The prestige luxury brand Rolls-Royce announced in 2021 that it would be going fully electric by 2030.
That seemed a particularly bold assertion for a brand that up until then hadn’t ever offered an EV. But now the first of the fully electric Rolls-Royce, the Spectre coupe, is headed for first deliveries late this year, and the brand’s future is much easier to envision.
While I recommend reading my first drive of the 2024 Rolls-Royce Spectre for more about the experience inside, the backstory of how the Spectre came to be is just as interesting.
How does a legacy luxury brand remake its products that at present revolve around a turbine-like V-12 gasoline engine and have for decades focused around combustion-engine smoothness and engineering prowess? How can a luxury brand that sells its vehicles for roughly a half a million dollars each distinguish itself amid sub-2.0-second Teslas, 500-plus-mile Lucids, 18-minute-charging Hyundais, and Ford F-150 Lightnings that can power the summer house?
The answer: the same way it always has. Rolls-Royce has never been about the bragging rights of numbers. Power was “sufficient,” and the vehicles were more about the bespoke expression of each particular build—and the experience of luxury.
2024 Rolls-Royce Spectre
2024 Rolls-Royce Spectre
2024 Rolls-Royce Spectre
Within the mammoth rear-hinged doors of this coupe, under the sparkle of a Starlight headliner and cocooned within its phenomenal craftsmanship, comfort, and quiet, what I found was one of the most delightfully simple and straightforward EVs on the market. And don’t get me wrong on that statement: Who said simple meant cheap?
To take a step back: The company decided from the get-go that such a model would need to be a Rolls-Royce first, and an EV second.
But the team under director of engineering Mihiar Ayoubi understood it would need to also innovate the EV to achieve that.
Read on for several key takeaways on how Rolls’ work with the Spectre isn’t just highfalutin talk about BMW Group EV tech that’s been repackaged—and why in the midst of a brand making sure that it didn’t leave its customers behind, it actually pushes the EV conversation forward.

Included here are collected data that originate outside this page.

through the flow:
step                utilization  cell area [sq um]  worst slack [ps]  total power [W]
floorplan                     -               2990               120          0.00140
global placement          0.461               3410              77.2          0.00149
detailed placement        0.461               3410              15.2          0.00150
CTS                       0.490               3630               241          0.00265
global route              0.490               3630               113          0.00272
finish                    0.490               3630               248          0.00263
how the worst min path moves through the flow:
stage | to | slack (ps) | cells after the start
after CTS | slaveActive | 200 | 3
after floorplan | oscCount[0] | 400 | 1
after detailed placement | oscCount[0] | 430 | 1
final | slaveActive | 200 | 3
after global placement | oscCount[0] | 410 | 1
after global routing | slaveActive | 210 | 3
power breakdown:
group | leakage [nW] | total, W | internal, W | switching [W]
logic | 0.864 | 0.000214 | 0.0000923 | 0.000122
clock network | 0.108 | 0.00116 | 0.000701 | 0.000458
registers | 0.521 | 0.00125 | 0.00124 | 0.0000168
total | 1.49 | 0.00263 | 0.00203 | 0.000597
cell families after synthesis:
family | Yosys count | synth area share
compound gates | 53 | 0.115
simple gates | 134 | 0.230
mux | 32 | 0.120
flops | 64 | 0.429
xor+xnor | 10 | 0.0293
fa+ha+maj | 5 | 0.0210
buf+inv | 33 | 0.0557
File: src/flash_status_pkg.sv
// Purpose: Shared constants and types for the flash status reporting block
// Assumes: 50 MHz system clock, asynchronous active-low reset
// Notes: Status word bit positions and timing counts live here
package flash_status_pkg;

  localparam int unsigned CLK_MHZ = 50;
  localparam int unsigned ERASE_WINDOW_US = 96;
  localparam int unsigned PROT_POLL_US = 100;
  localparam int unsigned ERASE_WINDOW_CYC = ERASE_WINDOW_US * CLK_MHZ;
  localparam int unsigned PROT_POLL_CYC = PROT_POLL_US * CLK_MHZ;

  localparam int DATA_POLL_POS = 7;
  localparam int TOGGLE_A_POS = 6;
  localparam int ERROR_POS = 5;
  localparam int TIMEOUT_POS = 3;
  localparam int TOGGLE_B_POS = 2;

  localparam logic [7:0] READ_RESET_CODE = 8'hf0;
  localparam logic [15:0] STATUS_RESET = 16'h0000;

  typedef enum logic [2:0] {
    ST_IDLE = 3'b000,
    ST_ERASE_WAIT = 3'b001,
    ST_ERASE = 3'b010,
    ST_PROGRAM = 3'b011,
    ST_SUSPEND = 3'b100,
    ST_SUSP_PROG = 3'b101,
    ST_PROT_HOLD = 3'b110,
    ST_ERR_DONE = 3'b111
  } engine_state_t;

  // Events decoded by the neighbouring command interface, one-cycle pulses
  typedef struct packed {
    logic program_start;
    logic erase_confirm;
    logic chip_erase;
    logic all_protected;
    logic suspend;
    logic resume;
    logic read_reset;
  } cmd_event_t;

  // Completion reports from the array timing logic
  typedef struct packed {
    logic prog_done;
    logic erase_done;
    logic fail;
  } array_report_t;

endpackage

File: src/flash_cycle_timer.sv
// Purpose: Down counter for the erase window and the protected-block hold
// Assumes: Load and count are synchronous; load wins
// Notes: Expired is a one-cycle pulse when the count reaches zero
`timescale 1ns/1ps
module flash_cycle_timer
  import flash_status_pkg::*;
(
  input wire logic clk,
  input wire logic rst_n,
  input wire logic load,
  input wire logic [15:0] load_value,
  input wire logic run,
  output logic expired
);

  logic [15:0] count_q;
  logic [15:0] count_d;
  logic expired_d;

  assign expired_d = run && !load && (count_q == 16'h0001);
  assign count_d = load ? load_value :
                   (run && count_q != 16'h0000) ? count_q - 16'h0001 : count_q;

  always_ff @(posedge clk or negedge rst_n) begin
    if (!rst_n) begin
      count_q <= 16'h0000;
      expired <= 1'b0;
    end else begin
      count_q <= count_d;
      expired <= expired_d;
    end
  end

endmodule

File: src/flash_status_reporting.sv
// Purpose: Ready/busy line and status word for the flash erase/program engine
// Assumes: Command events come decoded; CPU reads are single-cycle strobes
// Notes: Read data is registered, valid one cycle after rd_en
`timescale 1ns/1ps
module flash_status_reporting
  import flash_status_pkg::*;
(
  input wire logic clk,
  input wire logic rst_n,
  input wire cmd_event_t cmd,
  input wire logic [17:0] cmd_addr,
  input wire logic [15:0] cmd_data,
  input wire logic [15:0] stored_data,
  input wire logic [17:0] block_base,
  input wire logic [17:0] block_mask,
  input wire array_report_t report,
  input wire logic rd_en,
  input wire logic [17:0] rd_addr,
  input wire logic [15:0] array_data,
  output logic [15:0] rd_data,
  output logic ready_busy_n,
  output logic busy_irq_pulse,
  output logic engine_active,
  output logic cmd_refused
);

  ////////////////////////////////////////////////////////////////////////////
  // State

  engine_state_t state_q;
  engine_state_t state_d;
  logic [15:0] prog_word_q;
  logic [17:0] prog_addr_q;
  logic [17:0] erase_base_q;
  logic [17:0] erase_mask_q;
  logic erase_done_bit_q;
  logic toggle_a_q;
  logic toggle_b_q;
  logic error_q;
  logic timeout_q;
  logic last_was_erase_q;
  logic [15:0] last_prog_q;
  logic window_exp;
  logic prot_exp;

  ////////////////////////////////////////////////////////////////////////////
  // Decode

  wire running = (state_q == ST_ERASE) || (state_q == ST_PROGRAM) ||
                 (state_q == ST_ERASE_WAIT) || (state_q == ST_SUSP_PROG);
  wire in_suspend = (state_q == ST_SUSPEND) || (state_q == ST_SUSP_PROG);
  wire in_erase_blk = ((rd_addr & erase_mask_q) == erase_base_q);
  wire at_prog_addr = (rd_addr == prog_addr_q);
  // Busy reads come back as status; idle, and suspend outside the erased block, read the array
  wire show_status = running || (state_q == ST_PROT_HOLD) ||
                     (state_q == ST_ERR_DONE && in_erase_blk) ||
                     (state_q == ST_SUSPEND && in_erase_blk);
  wire status_read = rd_en && show_status;
  wire erasing = (state_q == ST_ERASE);
  // New program only accepted when idle or from suspend; erase only when idle or in the erase window
  wire prog_ok = (state_q == ST_IDLE) || (state_q == ST_SUSPEND);
  wire erase_ok = (state_q == ST_IDLE) || (state_q == ST_ERASE_WAIT);
  wire prog_go = cmd.program_start && prog_ok;
  wire erase_go = (cmd.erase_confirm || cmd.chip_erase) && erase_ok;
  wire refused_d = (cmd.program_start && !prog_ok) ||
                   ((cmd.erase_confirm || cmd.chip_erase) && !erase_ok);
  wire zero_to_one = |(cmd_data & ~stored_data);
  wire fail_ev = (report.fail && running) || (prog_go && zero_to_one);

  ////////////////////////////////////////////////////////////////////////////
  // Engine sequence

  always_comb begin
    state_d = state_q;
    case (state_q)
      ST_IDLE: begin
        if (prog_go && zero_to_one) begin
          state_d = ST_ERR_DONE;
        end else if (prog_go) begin
          state_d = ST_PROGRAM;
        end else if (erase_go && cmd.all_protected) begin
          state_d = ST_PROT_HOLD;
        end else if (erase_go) begin
          state_d = ST_ERASE_WAIT;
        end
      end
      ST_ERASE_WAIT: begin
        if (cmd.suspend) begin
          state_d = ST_SUSPEND;
        end else if (window_exp) begin
          state_d = ST_ERASE;
        end
      end
      ST_ERASE: begin
        if (report.fail) begin
          state_d = ST_ERR_DONE;
        end else if (report.erase_done) begin
          state_d = ST_IDLE;
        end else if (cmd.suspend) begin
          state_d = ST_SUSPEND;
        end
      end
      ST_PROGRAM: begin
        if (report.fail) begin
          state_d = ST_ERR_DONE;
        end else if (report.prog_done) begin
          state_d = ST_IDLE;
        end
      end
      ST_SUSPEND: begin
        if (cmd.resume) begin
          state_d = ST_ERASE;
        end else if (prog_go) begin
          state_d = ST_SUSP_PROG;
        end
      end
      ST_SUSP_PROG: begin
        if (report.prog_done || report.fail) begin
          state_d = ST_SUSPEND;
        end
      end
      ST_PROT_HOLD: begin
        if (prot_exp) begin
          state_d = ST_IDLE;
        end
      end
      ST_ERR_DONE: begin
        state_d = ST_ERR_DONE;
      end
      default: begin
        state_d = ST_IDLE;
      end
    endcase
    // Read/reset aborts everything but suspend, which it leaves in place, and returns to idle
    if (cmd.read_reset) begin
      state_d = (state_q == ST_SUSPEND) ? ST_SUSPEND : ST_IDLE;
    end
  end

  flash_cycle_timer u_window (
    .clk(clk),
    .rst_n(rst_n),
    .load(erase_go),
    .load_value(erase_go && cmd.all_protected ? 16'(PROT_POLL_CYC) : 16'(ERASE_WINDOW_CYC)),
    .run((state_q == ST_ERASE_WAIT) || (state_q == ST_PROT_HOLD)),
    .expired(window_exp)
  );

  assign prot_exp = window_exp && (state_q == ST_PROT_HOLD);

  ////////////////////////////////////////////////////////////////////////////
  // Status word assembly

  logic [15:0] status_word;
  logic poll_bit;
  logic tog_a_bit;
  logic tog_b_bit;
  logic err_bit;

  always_comb begin
    poll_bit = 1'b0;
    case (state_q)
      ST_PROGRAM, ST_SUSP_PROG: poll_bit = ~prog_word_q[7];
      ST_ERASE, ST_ERASE_WAIT, ST_PROT_HOLD: poll_bit = 1'b0;
      ST_SUSPEND: poll_bit = 1'b1;
      ST_ERR_DONE: poll_bit = erase_done_bit_q;
      default: poll_bit = 1'b0;
    endcase
  end

  // Suspended-block reads give toggle A as 1
  assign tog_a_bit = (state_q == ST_SUSPEND && in_erase_blk) ? 1'b1 : toggle_a_q;
  assign tog_b_bit = (state_q == ST_SUSP_PROG && at_prog_addr) ? 1'b1 : toggle_b_q;
  // Success shows 0 while running; errors latch until read/reset
  assign err_bit = error_q;

  always_comb begin
    status_word = STATUS_RESET;
    status_word[DATA_POLL_POS] = poll_bit;
    status_word[TOGGLE_A_POS] = tog_a_bit;
    status_word[ERROR_POS] = err_bit;
    status_word[TIMEOUT_POS] = timeout_q;
    status_word[TOGGLE_B_POS] = tog_b_bit;
  end

  // After a good finish the array holds the last word, or ffff after erase
  wire [15:0] read_value = show_status ? status_word : array_data;

  ////////////////////////////////////////////////////////////////////////////
  // Flag updates

  wire tog_a_flip = (status_read && (running || state_q == ST_PROT_HOLD)) ||
                    (cmd.suspend && erasing) || (cmd.resume && in_suspend);
  wire tog_b_flip = (status_read && (erasing || state_q == ST_ERASE_WAIT)) ||
                    (status_read && state_q == ST_SUSPEND && in_erase_blk) ||
                    (prog_go && in_suspend && ((cmd_addr & erase_mask_q) == erase_base_q)) ||
                    (status_read && state_q == ST_ERR_DONE && in_erase_blk);

  always_ff @(posedge clk or negedge rst_n) begin
    if (!rst_n) begin
      state_q <= ST_IDLE;
      prog_word_q <= 16'h0000;
      prog_addr_q <= 18'h00000;
      erase_base_q <= 18'h00000;
      erase_mask_q <= 18'h3ffff;
      erase_done_bit_q <= 1'b0;
      last_was_erase_q <= 1'b0;
      last_prog_q <= 16'h0000;
    end else begin
      state_q <= state_d;
      if (prog_go) begin
        prog_word_q <= cmd_data;
        prog_addr_q <= cmd_addr;
        last_was_erase_q <= 1'b0;
      end
      if (erase_go && state_q == ST_IDLE) begin
        erase_base_q <= cmd.chip_erase ? 18'h00000 : block_base;
        erase_mask_q <= cmd.chip_erase ? 18'h00000 : block_mask;
        last_was_erase_q <= 1'b1;
      end
      if (report.prog_done) begin
        last_prog_q <= prog_word_q;
      end
      if (state_q == ST_PROGRAM || state_q == ST_SUSP_PROG) begin
        erase_done_bit_q <= ~prog_word_q[7];
      end else if (state_q == ST_ERASE) begin
        erase_done_bit_q <= report.erase_done;
      end
    end
  end

  always_ff @(posedge clk or negedge rst_n) begin
    if (!rst_n) begin
      toggle_a_q <= 1'b0;
      toggle_b_q <= 1'b0;
      error_q <= 1'b0;
      timeout_q <= 1'b1;
    end else begin
      toggle_a_q <= toggle_a_q ^ tog_a_flip;
      toggle_b_q <= toggle_b_q ^ tog_b_flip;
      // Failure beats a simultaneous read/reset so no event is lost
      if (fail_ev) begin
        error_q <= 1'b1;
      end else if (cmd.read_reset) begin
        error_q <= 1'b0;
      end
      if (erase_go && !cmd.all_protected) begin
        timeout_q <= 1'b0;
      end else if (window_exp || cmd.suspend) begin
        timeout_q <= 1'b1;
      end
    end
  end

  ////////////////////////////////////////////////////////////////////////////
  // Outputs

  // Busy excludes suspend so a program into another block can be issued
  wire busy_d = running || (state_q == ST_PROT_HOLD);

  always_ff @(posedge clk or negedge rst_n) begin
    if (!rst_n) begin
      rd_data <= 16'h0000;
      ready_busy_n <= 1'b0;
      busy_irq_pulse <= 1'b0;
      engine_active <= 1'b0;
      cmd_refused <= 1'b0;
    end else begin
      rd_data <= rd_en ? read_value : rd_data;
      ready_busy_n <= busy_d;
      busy_irq_pulse <= ready_busy_n && !busy_d;
      engine_active <= show_status;
      cmd_refused <= refused_d;
    end
  end

endmodule

File: config.mk
export PLATFORM = sky130hd
export DESIGN_NAME = flash_status_reporting
export DESIGN_NICKNAME = d
export VERILOG_FILES = /design/src/flash_status_pkg.sv /design/src/flash_cycle_timer.sv /design/src/flash_status_reporting.sv
export SDC_FILE = /design/constraint.sdc
export NUM_CORES = 1
export LEC_CHECK = 0
export ABC_AREA = 1
export BUFFER_PORTS_ARGS = -buffer_cell sky130_fd_sc_hd__buf_2
export CORE_UTILIZATION = 53
export CTS_CLUSTER_SIZE = 30
export DETAILED_ROUTE_END_ITERATION = 6
export PLACE_DENSITY = 0.8
export SETUP_SLACK_MARGIN = 0.15
export SYNTH_ARGS = -nofsm -noshare
export SYNTH_HDL_FRONTEND = slang
export SYNTH_SLANG_ARGS = --single-unit
File: constraint.sdc
create_clock -name clk -period 2 [get_ports clk]
set_input_delay 0.2 -clock clk [delete_from_list [all_inputs] [get_ports clk]]
set_output_delay 0.2 -clock clk [all_outputs]
set_load 0.02 [all_outputs]
* Word level (Yosys, flattened, before mapping) *
Cells that the tools add are included.

storage, ports and cells
  output and inout bits = 20
  bits in writable memories = 0
  memory bits (read-only) = 0
  memories kept = 0
  flip-flop bits (word level) = 107
  input bits = 133
  word-level logic and storage cells = 140
  bits in latches = 0

operators by class
  mux-type cells = 33
  div/mod/pow operators = 0
  reduce and logical (&&, ||, !) cells = 64
  equal/unequal tests = 18
  add/sub/neg operators = 1
  bitwise gates (word level) = 7
  shift operators = 0
  magnitude comparators = 0
  multiply operators = 0

operators by type and width
  cell                     number
  $eq A18 B18 Y1           3
  $mux W3                  17
  $mux W16                 3
  $and A18 B18 Y18         2
  $mux W18                 2
  $logic_and A1 B1 Y1      28
  $pmux W3 S8              1
  $logic_or A1 B1 Y1       22
  $and A16 B16 Y16         1
  $eq A16 B1 Y1 const B    1
  $not A16 Y16             1
  $reduce_bool A16 Y1      1
  $reduce_or A16 Y1        1
  $sub A16 B1 Y16 const B  1
  $eq A3 B3 Y1 const B     4
  $mux W9                  1
  $mux W1                  8
  $ne A4 B4 Y1 const B     2
  $reduce_bool A2 Y1       4
  $reduce_and A7 Y1        1
  $eq A3 B2 Y1 const B     2
  $ne A3 B3 Y1 const B     2
  $ne A6 B6 Y1 const B     1
  $logic_not A1 Y1         5
  8 further kinds          9

* Depth between registers and ports, before layout *
Gate-level depths: netlist of run 1.

  word-level depth = 14
  mapped depth = 12
  gate-level depth less buffers = 12

* Modules after synthesis *
A second synthesis of run 1 with hierarchy kept.

unflattened totals
  cells, all modules = 796
  area, all modules = 6,034.5 µm²

modules (own cells, without submodules)
  module                  instances  seq. area each (µm²)  cells each  area each (µm²)
  flash_status_reporting  1          2,100.8               605         4,760.8
  flash_cycle_timer       1          425.4                 191         1,273.7

* Least setup slack after synthesis of run 1 *
OpenSTA, ideal clock, no wires.

  path type = register to register
  start point = reg erase_mask_q[0]
  end point = reg rd_data[10]
  path slack = 0.371 ns
  data arrival time = 1.513 ns
  cell stages (with the launch flop) = 13
  setup time = 0.116 ns
  required time = 1.884 ns
  clock period less this slack = 1.629 ns
  path buffers = 1
  cells stage by stage = dfstp_2 -> nand2_1 -> nand2_1 -> nand2_1 -> nor2_1 -> nand2_1 -> nor2_2 -> nand4_2 -> nand2_1 -> nor2_1 -> buf_6 -> nand2_1 -> nand2_1

between the ends
  longest elaborated chain between the ends = 6
  elaborated cells on any way between the ends = 7
  those cells by class = 1 x eq/ne; 1 x mux; 1 x bitwise; 4 x reduce/logical

ends and longest elaborated chain
  element                 line                           text
  start, declared         flash_status_reporting.sv:35   logic [17:0] erase_mask_q;
  start signal, assigned  flash_status_reporting.sv:218  erase_mask_q <= cmd.chip_erase ? 18'h00000 : block_mask;
  $and A18 B18 Y18 (*)    flash_status_reporting.sv:52   wire in_erase_blk = ((rd_addr & erase_mask_q) == erase_base_q);
  $eq A18 B18 Y1 (*)      flash_status_reporting.sv:52
  $logic_and A1 B1 Y1     flash_status_reporting.sv:56   (state_q == ST_ERR_DONE && in_erase_blk) ||
  $logic_or A1 B1 Y1      flash_status_reporting.sv:55   wire show_status = running || (state_q == ST_PROT_HOLD) ||
  $logic_or A1 B1 Y1 (*)  flash_status_reporting.sv:56
  $mux W16 (*)            flash_status_reporting.sv:187  wire [15:0] read_value = show_status ? status_word : array_data;
  end signal, assigned    flash_status_reporting.sv:269  rd_data <= rd_en ? read_value : rd_data;
  end, declared           flash_status_reporting.sv:20   output logic [15:0] rd_data,

Every way passes the cells marked *; elsewhere a longest branch is shown, timed or not.
A chain may end at the register's enable or synchronous reset.

* Final worst setup path of run 1 *
  start point = reg u_window.count_q[11]
  end point = reg u_window.count_q[11]

between the ends
  longest elaborated chain between the ends = 3
  elaborated cells on any way between the ends = 6
  those cells by class = 1 x add/sub; 2 x mux; 3 x reduce/logical

ends and longest elaborated chain
  element                                                 line                     text
  start, declared                                         flash_cycle_timer.sv:16  logic [15:0] count_q;
  start signal, assigned                                  flash_cycle_timer.sv:29  count_q <= count_d;
  $sub A16 B1 Y16 or $reduce_bool A16 Y1 (tied branches)  flash_cycle_timer.sv:22  (run && count_q != 16'h0000) ? count_q - 16'h0001 : count_q;
  $mux W16 or $logic_and A1 B1 Y1 (tied branches)         flash_cycle_timer.sv:22
  $mux W16 or $reduce_bool A2 Y1 (tied branches)          -

Parallel ways exist; a longest one is shown, timed or not. The select of a mux whose other input is x is not followed.

==> results.yml, run 1 <==
synthesis:
  synth_area_mm2: 0.00568
  yosys_warnings: 0
  synth_xor_area_share_pct: 6.17
  yosys.area_share.simple_pct: 32.2
  synth_area_leaders: "dfrtp_1, nand2_1, dfstp_2, nand3_1, inv_1"
  synth_top_area_cell: "dfrtp_1"
  synthAdderAreaFrac_pct: 0.441
  synth_compound_area_share_pct: 8.79
  synth.top_cell.area_share_pct: 35.7
  synthMuxAreaShare_pct: 0
  synthCells: 760
  synth-seq-area-share_pct: 44.5
  synth_cell_type_count: 40
  synth_flop_cell: "dfrtp_1"
  synthArstFlopShare_pct: 100
  ys_seq_elements: 100
  synth_top_family_by_area: "simple AND/OR/NAND/NOR gates"
  syn_nets: 895
  syn_avg_cell_area_um2: 7.47
  synth_edf_count: 0
status:
  status: "complete, no violations"
critical_path:
  cp_cell_sequence: "nor2_4, nand2_2, nor4_4, a21oi_4, nor2_4, inv_4, nand2_2, nand2_2, a21oi_2"
  worstPathArrival_ns: 2.09
  required_ns: 2.31
  slowest_delay_ns: 0.46
  crit_path_start_kind: "flip-flop"
  crit_buf_inv: 1
  worst-setup-path-type: "reg -> reg"
  cp_common_cell: "nand2_2"
  path_max_fanout: 7
  worst_setup_path_end_kind: "flip-flop"
  cp_slowest_cell: "dfrtp_2"
  cpLargestDelayFamily: "simple AND/OR/NAND/NOR gates"
floorplan:
  die-width_um: 105
  row_count: 37
  dieArea_mm2: 0.0111
  start_util_pct: 54.7
  io_pins: 153
  die_h_um: 105
  core-area_mm2: 0.0104
drt:
  vias: 5511
  ant_nets: 0
  drc: 0
  drt_iter0_drc: 305
  viasPerCell: 5.14
  drt_wl_total_um: 14700
  drt_first_pass_iters: 5
  wl_per_cell_um: 13.7
flow_run:
  cap_violations: 0
timing:
  fin_skew_ns: 0.0154
  fin_crit_sh_pct: 89.1
  hold_violations: 0
  period_minus_slack_ns: 1.78
  fin_ws_ns: 0.218
  rsz0062_at_grt: "true"
  slew_headroom_pct: 34.1
  tightestPinTransition_ns: 0.983
  timing.fmax_mhz: 561
  drv_slew: 0
  fin_tns_setup_ns: 0
  setup_violations: 0
clocking:
  worstSkewPairLatency_ns: 0.37
  cts-root-buf: "clkbuf_8"
  cts_tree: "done"
  cts_buffers: 9
  cts_htree_levels: 3
  cts.clk_slew.worst_paths_ns: 0.11
  clockBufferDepth: 2
  clock-sinks: 100
cells_and_area:
  final_common_cell: "nand2_1"
  drive_gt1_share_pct: 27.9
  fillCellCount: 912
  n_antenna_cell: 0
  final_cell_mix: "nand2_1, buf_2, inv_1"
  layout.nets: 1067
  syn2layout_area_growth_pct: 24.6
grt:
  grt_max_degree: 55
  first_global_vias: 5319
  grt_pass1_wl_um: 24100
  antenna_found_initial: 0
  grtUsageTotal_pct: 27.2
  grt.overflow.total: 0
placement:
  globalplace.congestion: 0.916
  dp_hpwl_um: 11000
  place_ws_ns: 0.0256
  numPortBuffers: 152
power:
  leakage_nw: 3.68
  powerDensity_mw_per_mm2: 1270
  ir_worst_vdd_mv: 0.695
worst_hold_path:
  hold_class: "in -> reg"
cells in the mapped netlist, drive strengths merged (3+ instances only):
master / count
dfstp: 19
nand2: 249
o22ai: 7
nor3: 13
nand4: 14
nand3b: 3
nor2: 51
clkbuf: 12
xor2: 27
o211ai: 3
nor4: 5
inv: 93
dfrtp: 81
xnor2: 13
buf: 8
nand3: 77
or2: 4
o21ai: 52
a21oi: 14
power by group:
part           switching (mW)  internal (mW)  total, mW
logic                    2.69           1.60       4.29
registers               0.545           2.88       3.43
clock network           0.805          0.488       1.29
sequential cells by signal (all words and copies together) (netlist names), 3 cells and up:
register / cells
prog_addr_q: 18
rd_data: 16
erase_base_q: 18
state_q: 3
erase_mask_q: 18
u_window.count_q: 16
worst min-delay path: cells and delay by family:
| kind | cells | cell delay [ns] |
|---|---|---|
| buffers and inverters | 1 | 0.08 |
| and+or+nand+nor | 2 | 0.08 |
final timing paths:
path	slack (ns)	from	endpoint	depth (start not counted)
min in group asynchronous	0.30	rst_n	erase_base_q[2]	2
max reg2reg	0.22	u_window.count_q[11]	u_window.count_q[11]	9
max in group asynchronous	1.02	rst_n	timeout_q	3
min	0.01	array_data[15]	rd_data[15]	3
max	0.22	u_window.count_q[11]	u_window.count_q[11]	9
min reg2reg	0.49	rd_data[0]	rd_data[0]	2
kinds of logic after synthesis:
family	count (synthesis)
AO/OA/AOI/OAI	87
XOR/XNOR	40
adder cells (fa/ha/maj)	2
buffers and inverters	114
flip-flops	100
AND/OR/NAND/NOR	417
stage by stage:
stage	area, um^2	hold WS [ns]	power (mW)	cells	utilization (%)
after detailed placement	6680	0.183	7.40	1045	64.4
after global routing	7070	0.00431	9.72	1073	68.2
final	7070	0.0121	9.01	1073	68.2
after CTS	6900	0.000924	8.72	1063	66.5
after floorplan	5680	-0.0956	6.14	760	-
after global placement	6680	0.181	7.31	1045	64.4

Dr. Mihiar Ayoubi – Rolls-Royce Director of Engineering
Spectre is a new genre: spacious EV coupe
As I observed in my first drive of the 2024 Rolls-Royce Spectre, one of the most noteworthy engineering victories of this fully electric model is how it manages to feel like a car you sit in, not on. With battery packs propping occupants up several inches, raising floors, and boosting total vehicle heights, it’s easy to make a brand’s first EV a crossover but far more challenging to make it a convincing car.
Rolls-Royce went that more challenging route, and as it points out proudly there’s less than an inch difference in overall height between the Spectre and the gasoline-powered Rolls-Royce Phantom Coupe, while managing to pack in the same interior space.
2024 Rolls-Royce Spectre
The automaker achieved this height target by placing the battery pack in a channel under the floor of the body and framing it with extruded aluminum beams that form the four corners. It then designed this model’s inner body-in-white from scratch, focusing in on a lower seating position while keeping the bulkhead (dash and cowl) in position—paying special attention to stiffness at the front and rear axles where as Ayoubi puts it, there can be a “hinge” effect that sours ride and handling.
Simply put, it feels like you’re in a long-and-large car, and I can’t recall any other EVs that pair that impression with boxy styling and upright packaging. The long rear-hinged doors allow smooth access to the back seat without contorting, and it’s workable, even comfortable for this 6-foot-6 passenger.
In a world of Expeditions, Escalades, and Wagoneers, this is not truly any smaller in footprint, but it’s a form factor that for efficiency’s sake and sheer variety the market needs more of.
2024 Rolls-Royce Spectre
Why this EV keeps to the ICE form factor
One of the great benefits of electric vehicles is that electric motors don’t take up much packaging space, and without all the space needed under the hood for a mammoth V-12 in Rolls-Royce’s case, it could have resulted in a completely transformative look.